Dear North,
You were born right on time, full term, healthy, fat, and sweet. Even so, I wasn’t ready for you. They say, “having a baby changes everything.” I anticipated change. But what did that mean? I couldn’t foresee the specific changes that your life started in mine. Through all of the changes that followed your birth, you shone and continue to shine brightly.
My earliest years as a mother were super challenging for me. And, I have many bright memories of you from those years. You were a bold little character. Always observing. Always in motion. Every aspect of you was like that. Leading the way around the neighborhood. Demonstrating how you felt, in behavior before you had words. Once you started talking you just kept talking. You reached every milestone, succeeded through every challenge, on your own time, in your own way, with perpetual momentum, shining in the middle of it all, without a flicker or pause. The more time I had with you, the brighter you appeared to me. That’s how I saw you and how I continue to see you.

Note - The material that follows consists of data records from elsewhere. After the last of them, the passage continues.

--- config.mk ---
export PLATFORM = sky130hd
export DESIGN_NAME = lp_park_ctrl
export DESIGN_NICKNAME = d
export VERILOG_FILES = /design/src/rtl/lp_park_pkg.sv /design/src/rtl/lp_cmd_arb.sv /design/src/rtl/lp_park_fsm.sv /design/src/rtl/lp_tms_drive.sv /design/src/rtl/lp_park_ctrl.sv
export SDC_FILE = /design/constraint.sdc
export NUM_CORES = 1
export LEC_CHECK = 0
export BUFFER_PORTS_ARGS = -buffer_cell sky130_fd_sc_hd__buf_2
export CAP_MARGIN = 20
export CORE_MARGIN = 3
export CORE_UTILIZATION = 47
export CTS_CLUSTER_DIAMETER = 80
export CTS_CLUSTER_SIZE = 16
export DETAILED_ROUTE_END_ITERATION = 10
export GPL_TIMING_DRIVEN = 0
export HOLD_SLACK_MARGIN = 0.05
export MAX_ROUTING_LAYER = met4
export PLACE_DENSITY = 0.7
export SLEW_MARGIN = 10
export SYNTH_ARGS = -nofsm -noshare
export SYNTH_HDL_FRONTEND = slang
export SYNTH_HIERARCHICAL = 1
export SYNTH_SLANG_ARGS = --single-unit
export TNS_END_PERCENT = 50
--- constraint.sdc ---
create_clock -name clk -period 1.7 [get_ports clk]
set_input_delay 0.34 -clock clk [delete_from_list [all_inputs] [get_ports clk]]
set_output_delay 0.34 -clock clk [all_outputs]
set_load 0.005 [all_outputs]
--- src/rtl/lp_park_pkg.sv ---
`timescale 1ns/1ps
package lp_park_pkg;

  typedef enum logic [1:0] {
    ST_UNPARKED     = 2'd0,
    ST_PARK_SEQ     = 2'd1,
    ST_PARKED_PAUSE = 2'd2,
    ST_PARKED_TLR   = 2'd3
  } park_st_e;

  typedef enum logic [1:0] {
    CMD_NONE = 2'd0,
    CMD_PARK = 2'd1,
    CMD_WAIT = 2'd2,
    CMD_SOFT = 2'd3
  } park_cmd_e;

  localparam int TAP_W = 4;
  localparam logic [TAP_W-1:0] TAP_RTI       = 4'hC;
  localparam logic [TAP_W-1:0] TAP_PAUSE_DR  = 4'h3;
  localparam logic [TAP_W-1:0] TAP_UPDATE_DR = 4'h5;

  // Update-DR -> Select-DR -> Capture-DR -> Exit1-DR -> Pause-DR
  localparam int WALK_LEN = 4;
  localparam int WALK_W   = $clog2(WALK_LEN);

endpackage

--- src/rtl/lp_cmd_arb.sv ---
`timescale 1ns/1ps
module lp_cmd_arb
  import lp_park_pkg::*;
(
  input  logic      park_i,
  input  logic      wait_i,
  input  logic      soft_i,
  output park_cmd_e cmd_o
);

  always_comb begin
    if (soft_i)      cmd_o = CMD_SOFT;
    else if (wait_i) cmd_o = CMD_WAIT;
    else if (park_i) cmd_o = CMD_PARK;
    else             cmd_o = CMD_NONE;
  end

endmodule

--- src/rtl/lp_park_fsm.sv ---
`timescale 1ns/1ps
module lp_park_fsm
  import lp_park_pkg::*;
#(
  parameter int HOLD = 5
) (
  input  logic              clk,
  input  logic              rst_n,
  input  park_cmd_e         cmd,
  input  logic              port_sel,
  input  logic [TAP_W-1:0]  brg_state,
  input  logic              brg_tms,
  output park_st_e          st,
  output logic [WALK_W-1:0] walk,
  output logic              arm,
  output logic              hold_done,
  output logic              unpark_go,
  output logic              walk_go
);

  localparam int HW = $clog2(HOLD + 1);
  localparam logic [HW-1:0]     HOLD_V    = HW'(HOLD);
  localparam logic [WALK_W-1:0] WALK_LAST = WALK_W'(WALK_LEN - 1);

  park_st_e          st_n;
  logic [WALK_W-1:0] walk_n;
  logic              arm_n;
  logic [HW-1:0]     hold_cnt, hold_n;
  logic              kill;

  assign hold_done = (hold_cnt == HOLD_V);
  assign kill      = (cmd == CMD_SOFT) || (cmd == CMD_WAIT);

  always_comb begin
    unpark_go = !kill && arm &&
                (((st == ST_PARKED_PAUSE) && (brg_state == TAP_PAUSE_DR)) ||
                 ((st == ST_PARKED_TLR) && hold_done &&
                  (brg_state == TAP_RTI) && !brg_tms));
    walk_go   = !kill && (st == ST_PARK_SEQ) && (walk == '0) &&
                (brg_state == TAP_UPDATE_DR);
  end

  always_comb begin
    st_n   = st;
    walk_n = walk;
    arm_n  = arm;
    hold_n = hold_cnt;
    if ((st == ST_PARKED_TLR) && !hold_done) hold_n = hold_cnt + HW'(1);

    if (cmd == CMD_SOFT) begin
      st_n   = ST_PARKED_TLR;
      walk_n = '0;
      arm_n  = 1'b0;
      hold_n = '0;
    end else if (cmd == CMD_WAIT) begin
      arm_n = 1'b0;
      if ((st == ST_UNPARKED) || (st == ST_PARK_SEQ)) begin
        st_n   = ST_PARKED_TLR;
        walk_n = '0;
        hold_n = '0;
      end
    end else if (unpark_go) begin
      st_n  = ST_UNPARKED;
      arm_n = 1'b0;
    end else begin
      case (st)
        ST_UNPARKED: begin
          if (cmd == CMD_PARK) begin
            st_n   = ST_PARK_SEQ;
            walk_n = '0;
          end
        end
        ST_PARK_SEQ: begin
          if (walk == '0) begin
            if (walk_go) walk_n = WALK_W'(1);
          end else if (walk == WALK_LAST) begin
            st_n   = ST_PARKED_PAUSE;
            walk_n = '0;
          end else begin
            walk_n = walk + WALK_W'(1);
          end
        end
        default: begin
          if ((cmd == CMD_PARK) && port_sel) arm_n = 1'b1;
        end
      endcase
    end
  end

  always_ff @(posedge clk or negedge rst_n) begin
    if (!rst_n) begin
      st       <= ST_PARKED_TLR;
      walk     <= '0;
      arm      <= 1'b0;
      hold_cnt <= '0;
    end else begin
      st       <= st_n;
      walk     <= walk_n;
      arm      <= arm_n;
      hold_cnt <= hold_n;
    end
  end

endmodule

Today, I think good mothering is super challenging to all the moms who are practicing it. In my 13, almost 14, years as your mother, I’ve learned a few vitally important lessons for my mothering practice. In no particular order and with constant repetition:
- See North’s light
- Recognize that North’s light is his alone
- Tend North’s light
- Teach North to tend his own light
- Celebrate North’s light
Watching you growing up and exploring the world made being alive appear so interesting, surprising, new, active, ever expanding, and attractive to me. In that way, your light provided me with a beacon. The combination of witnessing your development and interacting with you as your mother led me back to an honest, engaged, fully-feeling life and back to myself, my essential Jenni-ness.
You already know that I live with chronic depression. (When you’re older, we might talk about what that has meant in my life.) Like many women, I became very depressed after I gave birth. Treating my postpartum depression started me on a path to finally receiving appropriate medication and therapy for the depression I’d experienced since I was teenager. In a long series of small improvements, I regained control of my life. Control in the sense of making more thoughtful, healthy, and often challenging choices about how I would live each day. I took that path so that I would be a good mother to you. I was surprised when it also led to being good to me.

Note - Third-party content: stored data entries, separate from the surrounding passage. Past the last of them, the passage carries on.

--- config.mk ---
export PLATFORM = sky130hd
export DESIGN_NAME = relay_shift_seq
export DESIGN_NICKNAME = d
export VERILOG_FILES = /design/src/rtl/relay_shift_seq.sv
export SDC_FILE = /design/constraint.sdc
export NUM_CORES = 1
export LEC_CHECK = 0
export ABC_AREA = 1
export BUFFER_PORTS_ARGS = -buffer_cell sky130_fd_sc_hd__buf_4
export CORE_UTILIZATION = 40
export CTS_CLUSTER_SIZE = 24
export DETAILED_ROUTE_END_ITERATION = 6
export PLACE_DENSITY = 0.67
export SETUP_SLACK_MARGIN = 0.15
export SLEW_MARGIN = 20
export SYNTH_ARGS = -nofsm -noshare
export SYNTH_HDL_FRONTEND = slang
export SYNTH_SLANG_ARGS = --single-unit
export TNS_END_PERCENT = 5
--- constraint.sdc ---
create_clock -name clk -period 4 [get_ports clk]
set_input_delay 0.8 -clock clk [delete_from_list [all_inputs] [get_ports clk]]
set_output_delay 0.8 -clock clk [all_outputs]
set_load 0.01 [all_outputs]
--- src/rtl/relay_shift_seq.sv ---
module relay_shift_seq #(
  parameter int WIDTH       = 8,
  parameter int HALF_CYCLES = 4
) (
  input  logic             clk,
  input  logic             rst_n,
  input  logic             start_i,
  input  logic [WIDTH-1:0] pattern_i,
  output logic             busy_o,
  output logic             done_o,
  output logic             sclk_o,
  output logic             sdata_o,
  output logic             strobe_o,
  output logic             gate_en_n_o
);
  localparam int CW = (HALF_CYCLES > 1) ? $clog2(HALF_CYCLES) : 1;
  localparam int BW = (WIDTH > 1) ? $clog2(WIDTH) : 1;

  typedef enum logic [2:0] {S_IDLE, S_SETUP, S_LOW, S_HIGH, S_STBH, S_STBL} state_t;

  state_t           state;
  logic [CW-1:0]    cnt;
  logic [BW-1:0]    bit_cnt;
  logic [WIDTH-1:0] shreg;
  logic             phase_end;

  assign phase_end   = (cnt == CW'(HALF_CYCLES - 1));
  assign busy_o      = (state != S_IDLE);
  assign gate_en_n_o = (state == S_IDLE);
  assign sclk_o      = (state == S_HIGH);
  assign strobe_o    = (state == S_STBH);
  assign sdata_o     = shreg[WIDTH-1];

  always_ff @(posedge clk or negedge rst_n) begin
    if (!rst_n) begin
      state   <= S_IDLE;
      cnt     <= '0;
      bit_cnt <= '0;
      shreg   <= '0;
      done_o  <= 1'b0;
    end else begin
      done_o <= 1'b0;
      if (state == S_IDLE) begin
        cnt <= '0;
        if (start_i) begin
          state   <= S_SETUP;
          shreg   <= pattern_i;
          bit_cnt <= '0;
        end
      end else if (!phase_end) begin
        cnt <= cnt + 1'b1;
      end else begin
        cnt <= '0;
        unique case (state)
          S_SETUP: state <= S_LOW;
          S_LOW:   state <= S_HIGH;
          S_HIGH: begin
            shreg   <= {shreg[WIDTH-2:0], 1'b0};
            bit_cnt <= bit_cnt + 1'b1;
            state   <= (bit_cnt == BW'(WIDTH - 1)) ? S_STBH : S_LOW;
          end
          S_STBH:  state <= S_STBL;
          S_STBL: begin
            state  <= S_IDLE;
            done_o <= 1'b1;
          end
          default: state <= S_IDLE;
        endcase
      end
    end
  end

  AST_DATA_HELD_HIGH: assert property (@(posedge clk) disable iff (!rst_n)
    (sclk_o && $past(sclk_o)) |-> $stable(sdata_o));
  AST_GATE_OPEN_ACTIVE: assert property (@(posedge clk) disable iff (!rst_n)
    (sclk_o || strobe_o) |-> !gate_en_n_o);
  AST_STROBE_CLK_LOW: assert property (@(posedge clk) disable iff (!rst_n)
    strobe_o |-> !sclk_o);
  AST_DONE_SINGLE: assert property (@(posedge clk) disable iff (!rst_n)
    done_o |=> !done_o);
  AST_DONE_IDLE: assert property (@(posedge clk) disable iff (!rst_n)
    done_o |-> (!busy_o && !strobe_o && !sclk_o));
  AST_BUSY_FROM_START: assert property (@(posedge clk) disable iff (!rst_n)
    $rose(busy_o) |-> $past(start_i));
endmodule

After elaboration in Yosys (flattened, before gate mapping). Index checks and enable logic that the tools add are counted. Widths: inputs -> output; s select.

Bits in registers: 17. Input port bits: 11. Output and inout bits: 6. Word-level logic and storage cells: 39.

Add/sub/neg operators: 2. Equality and inequality tests: 8. Mux-type cells: 18. Reduce and logical (&&, ||, !) cells: 6.

Operator list (number): $mux 8 (4); $mux 3 (8); $pmux 3 s4 (1); $eq 3x3->1 const B (3); $eq 3x2->1 const B (2); $mux 2 (2); $reduce_bool 2->1 (2); $add 3x1->3 const B (1); $eq 3x1->1 const B (1); $logic_not 3->1 (1); $mux 1 (3); $reduce_and 3->1 (1); $reduce_bool 3->1 (1); $add 2x1->2 const B (1); $eq 2x2->1 const B (1); $ne 2x2->1 const B (1); $reduce_and 2->1 (1).

Depth between registers and ports, before layout. Gate-level depths: netlist of run 1.

Depth after elaboration: 5. Depth in mapped cells: 8.

Worst setup path before layout of run 1. No wires, ideal clock.

Kind: reg-to-output. Start: reg state[1]. End: out gate_en_n_o. Arrival time: 957 ps. Required time: 3200 ps. Setup slack: 2243 ps. Cell stages (with the launch flop): 5. Buffers on the path: 1. Path through: dfrtp_1 nor2_2 nand2_2 buf_6 inv_1.

Word-level cells in the longest chain between the ends: 1.

Ends and longest elaborated chain: start, declared (line 21) `state_t state;`; start signal, assigned (line 60) `state <= (bit_cnt == BW'(WIDTH - 1)) ? S_STBH : S_LOW;`; $logic_not 3->1 (line 29) `assign gate_en_n_o = (state == S_IDLE);`; end, declared (line 14) `output logic gate_en_n_o`.

No other way between the ends.

Final worst setup path of run 1. Ends and elaborated chain as after synthesis.

==> flow_summary_export.csv, run 1 <==
group,metric,value,unit
die,ios,17,
yosys,netlist_top_cells_area,"dfrtp_1 45%, nand2_1 16%, nand3_1 12%",
clock_tree,ctsResizeCount,0,
pwr,p_comb_frac,0.498,
clock_tree,htreeDepth,1,
cells_and_area,drive_gt1_frac,0.195,
timing,fmaxAchievable,386,MHz
detailed_routing,remaining_drc_errors,0,
place,port_buffers,16,
global_route,track_usage,0.169,
place,hpwl,1290,um
pwr,intPower,0.000414,W
critical_path,rrSetupSlack,1.83,ns
yosys,synth_top_family_by_area,"simple AND/OR/NAND/NOR gates",
critical_path,cp-end-kind,"output port",
yosys,synth_compound_area_frac,0.0160,
pwr,pwr-share-seq,0.380,
yosys,synth-seq-cells,17,
yosys,synth.largest_area_cell,"dfrtp_1",
timing,slew_headroom,0.711,
pwr,powerDensity,723,nW/um^2
die,dieArea,2540,sq um
critical_path,crit_path_end,"gate_en_n_o",
yosys,syn_nets,133,
die,initial_core_util,0.423,
clock_tree,cts_setup_buffers,0,
timing,finalSetupTns,0,ns
yosys,syn_inst,119,
timing,drv_slew,0,
clock_tree,cts_tree,"built",
critical_path,cp_max_fo,12,
die,core-area,2210,sq um
cells_and_area,areaGrowthSynthToFinish,13.2,%
critical_path,r2r_end,"shreg[5]$_DFFE_PN0P_",
timing,whs,0.347,ns
critical_path,worst-path-buf-inv,2,
critical_path,critical_path_class,"flop to output port",
clock_tree,clock_path_buffers,2,
critical_path,slowest_delay,0.46,ns
detailed_routing,ant_nets,0,
global_route,grt_pass1_vias,700,
timing,fin_crit_sh,0.648,
die,rows,17,
clock_tree,root_buffer,"clkbuf_4",
global_route,grt_pass1_wl,3150,um
yosys,yosysWarnings,0,
outcome,status,"completed",
cells_and_area,num_antenna_cells,0,
die,dieHeight,50.4,um
critical_path,cp.depth,4,
clock_tree,clk_latency,0.29,ns
detailed_routing,drt_iter0_markers,16,
timing,worst_pin_slew,0.432,ns
critical_path,worstPathArrival,1.79,ns
pwr,pwr-share-clk,0.122,
global_route,grt_antenna_before_repair,0,
global_route,grt_max_degree,18,
die,die_w,50.4,um
cells_and_area,nets,148,
yosys,syn-mean-instance-area,7.86,sq um
yosys,synth_top_area_frac,0.455,
critical_path,critPathSlowestCell,"dfrtp_1",
detailed_routing,first_pass_iters,5,
pwr,irDropWorstVdd,0.334,mV
yosys,ys_types,17,
yosys,syn_area,936,sq um
yosys,yosys.area_share.adder,0.0401,
clock_tree,cts_made_buffers,3,
job,drv_cap,0,
timing,finalClockSkew,0.00784,ns
timing,rsz0062_at_grt,"no",
yosys,synth-simple-area-share,0.388,
pwr,power.switching,0.000353,W
clock_tree,clk_pin_slew,0.10,ns
yosys,synthXorXnorAreaFrac,0,
hold_path,hold_class,"input pin to asynchronous set/reset pin",
global_route,overflow,0,
pwr,p_sw_frac,0.460,
detailed_routing,via_per_inst,5.01,
detailed_routing,routedWlPerCell,11.6,um
timing,setup_viol,0,
critical_path,r2r_cells,6,
critical_path,required,3.20,ns
detailed_routing,vias,807,
critical_path,cp-start-kind,"flop",
critical_path,crit_chain,"nor2_2 > nand2_2 > inv_1 > buf_4",
critical_path,startpoint,"state[1]$_DFFE_PN0P_",
pwr,cellLeakagePower,0.596,nW
place,routabilityCongestion,0.825,
clock_tree,clock-sinks,17,
yosys,seq_area_frac_synth,0.455,
critical_path,path_delay_family,"simple AND/OR/NAND/NOR gates",
timing,period_needed,2.59,ns
clock_tree,ctsHoldBuffers,0,
detailed_routing,wl,1870,um
timing,hold_violations,0,
cells_and_area,fillerInstances,227,
yosys,muxShareOfSynthArea,0,
critical_path,r2r_start,"state[1]$_DFFE_PN0P_",
## metrics by stage
stage / cells / power (W) / area (sq um) / worst slack [ns] / util
floorplan: 119 / 0.000621 / 936 / 2.24 / -
global placement: 157 / 0.000666 / 1030 / 1.80 / 0.467
detailed placement: 157 / 0.000676 / 1030 / 1.75 / 0.467
CTS: 161 / 0.000771 / 1060 / 1.39 / 0.479
global route: 161 / 0.000852 / 1060 / 1.28 / 0.479
finish: 161 / 0.000767 / 1060 / 1.41 / 0.479
## routing by layer
| layer | up-vias | track usage | routed length, um |
|---|---|---|---|
| met5 | - | 0 | 0 |
| met4 | 0 | 0.0741 | 26 |
| met3 | 4 | 0.0455 | 119 |
| met2 | 31 | 0.258 | 846 |
| met1 | 364 | 0.222 | 874 |
| li1 | 408 | - | - |
## synthesized netlist by cell type (all sizes together)
library cell,count
nor4,1
o21ai,2
buf,5
dfrtp,17
clkbuf,1
ha,3
nor3,1
nand2,45
nor2,8
nand3,25
inv,10
a21oi,1
## worst min-delay path by stage
stage                                 to  slack, ns
floorplan               cnt[0]$_DFF_PN0_       0.41
global placement        cnt[0]$_DFF_PN0_       0.42
detailed placement      cnt[0]$_DFF_PN0_       0.43
CTS                 shreg[4]$_DFFE_PN0P_       0.36
global route        shreg[5]$_DFFE_PN0P_       0.36
finish              shreg[5]$_DFFE_PN0P_       0.35
## power groups by stage
stage	Clock, W	Combinational [W]	Sequential [W]
2_1_floorplan	0	0.000334	0.000287
4_1_cts	0.0000943	0.000386	0.000292
5_1_grt	0.000101	0.000448	0.000302
3_3_place_gp	0	0.000374	0.000292
3_5_place_dp	0	0.000381	0.000295
6_report	0.0000934	0.000382	0.000291
## sequential cells by signal, summed over array words and instances, names as in the netlist
name / count
bit_cnt: 3
cnt: 2
done_o: 1
shreg: 8
state: 3
## layout by cell type, fill, tap and decap left out
| cell | synthesis | final |
|---|---|---|
| clkbuf_4 | 1 | 3 |
| dfrtp_1 | 17 | 17 |
| nand3_2 | 2 | 2 |
| nor4_1 | 1 | 1 |
| clkbuf_1 | 0 | 1 |
| a21oi_1 | 1 | 1 |
| nand2_1 | 41 | 41 |
| nor2_2 | 1 | 1 |
| nand2_4 | 1 | 1 |
| nor2_1 | 7 | 7 |
| ha_1 | 3 | 3 |
| inv_1 | 10 | 10 |
| o21ai_0 | 2 | 2 |
| nand2_2 | 3 | 3 |
| buf_4 | 0 | 16 |
| nor3_1 | 1 | 1 |
| nand3_1 | 23 | 23 |
## logic make-up after synthesis
kind of cell / Yosys count
DFF: 17
buffers and inverters: 16
AOI/OAI and AO/OA: 3
adders and majority gates: 3
and+or+nand+nor: 80
## final cells by class
cell class | count | area (sq um) | share of cell area
Sequential cell | 17 | 425 | 0.401
Timing Repair Buffer | 16 | 120 | 0.113
Tap cell | 28 | 35.0 | 0.0331
Inverter | 10 | 37.5 | 0.0354
Clock buffer | 4 | 26.3 | 0.0248
Multi-Input combinational cell | 86 | 415 | 0.392
No activity file was read; power rests on OpenSTA's default activity.
==> inputs of run 2 (changes only) <==
clock period = 2.6 ns   (was 4 ns; I/O delays follow)
==> run 2 against run 1 <==
  * Clock power increased by 50%
  * Final area increased by 0.83%
  * Wire length decreased by 2.1%
  * Worst hold slack worse by 0.28 ns
  * Via count down 1.2%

Today, I think that practicing good mothering of you taught me the same vitally important lessons for caring for, or mothering, myself. I have my own light. I must tend to it, using tools I’ve learned in therapy and from other guides and experiences. I must celebrate my light, and while I’m still learning what that means I think it’s something about shining it on purpose by sharing my perspective, insights, ideas, and creativity.
I love you, North. I see your light. I honor that it is yours. I respect who you are today and the adult that you are growing into. I am grateful to you and to our relationship for the ways that mothering you changed me. You are a bright light.